By Cocoabutter on Tuesday, May 9, 2006 - 02:29 pm:

I feel so badly for the girl. She seems so insecure. If her mother were to ask the agency, I do not believe that they are allowed to give out names. You are doing the right thing- just hang in there and be a friend to the little girl.

Evil triumphs when good people do nothing. It can be scary to do the right thing when you know that it may come back on you. But that is a risk we sometimes have to take to do the right thing.

By Anonymous on Tuesday, May 9, 2006 - 06:15 pm:

Sandysmom, I had already called them this morning to express my concern regarding dad being a sheriff. They said they do not give that info out. She then gave me the number to the place that gets the file and investigates. I called but kept getting busy signals.

The little girl was not in school today. I have no clue why. I don't want to ask any questions at this point. It was raining hard today, so maybe she just missed the bus? Maybe she was sick?
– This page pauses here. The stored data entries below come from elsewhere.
--- flow/design.v ---
`timescale 1ns / 1ps
module fsm(clk, newGame, row1, row2, row3, row4, change, image_red, image_blue, image_green, playerTurn);
    input clk, newGame, row1, row2, row3, row4, change;
    output [0:7] [7:0] image_red, image_blue, image_green;
    output playerTurn;
    reg success, playerTurn, chosenRowLeft, chosenRowRight, playL, playR, rowFinish1, rowFinish2, rowFinish3, rowFinish4;
    reg [3:0] crL, crR, countRow1, countRow2, countRow3, countRow4;
    reg [0:7] [7:0] image_red, image_blue, image_green;
    always_ff @(posedge clk, posedge newGame)
        if (newGame) begin
            success = 0;
            playerTurn = 1;
            countRow1 = 0;
            countRow2 = 0;
            countRow3 = 0;
            countRow4 = 0;
            rowFinish1 = 0;
            rowFinish2 = 0;
            rowFinish3 = 0;
            rowFinish4 = 0;
            chosenRowLeft = 0;
            chosenRowRight = 0;
            crL = 0;
            crR = 0;
            playL = 0;
            playR = 0;
            image_green = 
            {8'b00000000, 
              8'b00000000, 
              8'b00000000, 
              8'b00000000, 
              8'b00000000, 
              8'b00000000, 
              8'b00000000, 
              8'b00000000};
           image_blue = 
            {8'b00000000,
              8'b00000011,
              8'b00000011,
              8'b00110011,
              8'b00110011,
              8'b00110011,
              8'b00000011,
              8'b00000011};
            image_red = 
            {8'b00000000, 
              8'b00000000, 
              8'b00001100, 
              8'b00001100, 
              8'b11001100, 
              8'b00001100, 
              8'b00001100, 
              8'b00000000};     
        end else if (!success && row1 && playerTurn && (crL == 4'b0001 || !chosenRowLeft ) && !rowFinish1 && !(crR == 4'b0001)) begin
            if(!chosenRowLeft) begin
                crL = 4'b0001;
                chosenRowLeft = 1;
                end
            playL = 1;
            image_red [countRow1 + 4] [7] = 0;
            image_red [countRow1 + 4] [6] = 0;
            countRow1 = countRow1 + 1;
            if(image_red [4][6] == 0) begin
                 rowFinish1 = 1;
                 playL = 0;
                 playR = 0;
                 playerTurn = 0;
                 crL = 4'b0000;
                 chosenRowLeft = 0;
                 end
            success = 1;
        end else if (!success && row2 && playerTurn && (crL == 4'b0010 || !chosenRowLeft ) && !rowFinish2 && !(crR == 4'b0010)) begin
            if(!chosenRowLeft) begin
                crL = 4'b0010;
                chosenRowLeft = 1;
                end
            playL = 1;
            image_blue [countRow2 + 3] [5] = 0;
            image_blue [countRow2 + 3] [4] = 0;
            countRow2 = countRow2 + 1;
            if(image_blue [5][4] == 0) begin
               rowFinish2 = 1;
               playL = 0;
               playR = 0;
               playerTurn = 0;
               crL = 4'b0000;
               chosenRowLeft = 0;
               end
            success = 1;
        end  else if (!success && row3 && playerTurn && (crL == 4'b0100 || !chosenRowLeft ) && !rowFinish3 && !(crR == 4'b0100)) begin
            if(!chosenRowLeft) begin
                crL = 4'b0100;
                chosenRowLeft = 1;
                end
            playL = 1;
            image_red [countRow3 + 2] [3] = 0;
            image_red [countRow3 + 2] [2] = 0;
            countRow3 = countRow3 + 1;
            if(image_red [6][2] == 0) begin
               rowFinish3 = 1;
               playL = 0;
               playR = 0;
               playerTurn = 0;
               crL = 4'b0000;
               chosenRowLeft = 0;
               end
            success = 1;
         end else if (!success && row4 && playerTurn && (crL == 4'b1000 || !chosenRowLeft ) && !rowFinish4 && !(crR == 4'b1000)) begin
            if(!chosenRowLeft) begin
                crL = 4'b1000;
                chosenRowLeft = 1;
                end
            playL = 1;
            image_blue [countRow4 + 1] [1] = 0;
            image_blue [countRow4 + 1] [0] = 0;
            countRow4 = countRow4 + 1;
            if(image_blue [7][0] == 0) begin
                rowFinish4 = 1;
                playL = 0;
                playR = 0;
                playerTurn = 0;
                crL = 4'b0000;
                chosenRowLeft = 0;
                end
            success = 1;
         end else if (!success && row1 && !playerTurn && (crR == 4'b0001 || !chosenRowRight ) && !rowFinish1 && !(crL == 4'b0001)) begin
           if(!chosenRowRight) begin
                 crR = 4'b0001;
                 chosenRowRight = 1;
                 end
            playR = 1;
            image_red [countRow1 + 4] [7] = 0;
            image_red [countRow1 + 4] [6] = 0;
            countRow1 = countRow1 + 1;
            if(image_red [4][6] == 0) begin
                rowFinish1 = 1;
                playL = 0;
                playR = 0;
                playerTurn = 1;
                crR = 4'b0000;
                chosenRowRight = 0;
                end
            success = 1;
        end else if (!success && row2 && !playerTurn && (crR == 4'b0010 || !chosenRowRight ) && !rowFinish2 && !(crL == 4'b0010)) begin
            if(!chosenRowRight) begin
                crR = 4'b0010;
                chosenRowRight = 1;
                end
            playR = 1;
            image_blue [countRow2 + 3] [5] = 0;
            image_blue [countRow2 + 3] [4] = 0;
            countRow2 = countRow2 + 1;
            if(image_blue [5][4] == 0) begin
                rowFinish2 = 1;
                playL = 0;
                playR = 0;
                playerTurn = 1;
                crR = 4'b0000;
                chosenRowRight = 0;
                end
            success = 1;
        end  else if (!success && row3 && !playerTurn && (crR == 4'b0100 || !chosenRowRight ) && !rowFinish3 && !(crL == 4'b0100)) begin
            if(!chosenRowRight) begin
                crR = 4'b0100;
                chosenRowRight = 1;
                end
            playR = 1;
            image_red [countRow3 + 2] [3] = 0;
            image_red [countRow3 + 2] [2] = 0;
            countRow3 = countRow3 + 1;
            if(image_red [6][2] == 0) begin
               rowFinish3 = 1;
               playL = 0;
               playR = 0;
               playerTurn = 1;
               crR = 4'b0000;
               chosenRowRight = 0;
               end
            success = 1;
         end  else if (!success && row4 && !playerTurn && (crR == 4'b1000 || !chosenRowRight ) && !rowFinish4 && !(crL == 4'b1000)) begin
         if(!chosenRowRight) begin
                 crR = 4'b1000;
                 chosenRowRight = 1;
                 end
            playR = 1;
            image_blue [countRow4 + 1] [1] = 0;
            image_blue [countRow4 + 1] [0] = 0;
            countRow4 = countRow4 + 1;
             if(image_blue [7][0] == 0) begin
                   rowFinish4 = 1;
                   playL = 0;
                   playR = 0;
                   playerTurn = 1;
                   crR = 4'b0000;
                   chosenRowRight = 0;
                   end
            success = 1;
         end else if (change) begin
                if(playL || playR) begin
                    playerTurn = !playerTurn;
                    playL = 0;
                    playR = 0;
                end
         end else if (!row1 && !row2 && !row3 && !row4) begin
            success = 0;
         end       
endmodule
So you are a foster parent, Sandysmom? You've had a lot of experience w/ the systems?

Thanks

By Sandysmom on Tuesday, May 9, 2006 - 07:11 pm:

Anon, I hope you feel better. It took a lot of courage to do what you did and I'm sure you still are shaky. (((hugs))) Keep praying and asking God to give you peace in your heart. I will pray for you as well. We have been foster parents for three years and the agencies all vary in policies but I do believe there are laws that protect people who report their concerns to the agency. Keep calling that number and if you are still getting a busy signal, then call the agency and ask them to call them for you and then call you back. Chances are, they gave you the main public number everyone calls and they probably have an inside number. Good luck :)
As far as the little girl not being there today, I'm sure you are worried. Just take it day by day. (((hugs)))

By Hol on Thursday, May 11, 2006 - 10:52 pm:

A different kind of question.....I noticed that the moderators "broke up" the email address to "prevent skimming". What is that?
Also, I've noticed in the past that people spell out their email address, example: ----@verizon dot com. What is that about?

By Dawnk777 on Friday, May 12, 2006 - 12:14 am:

It prevents the "spiders" from harvesting your email address to send you spam.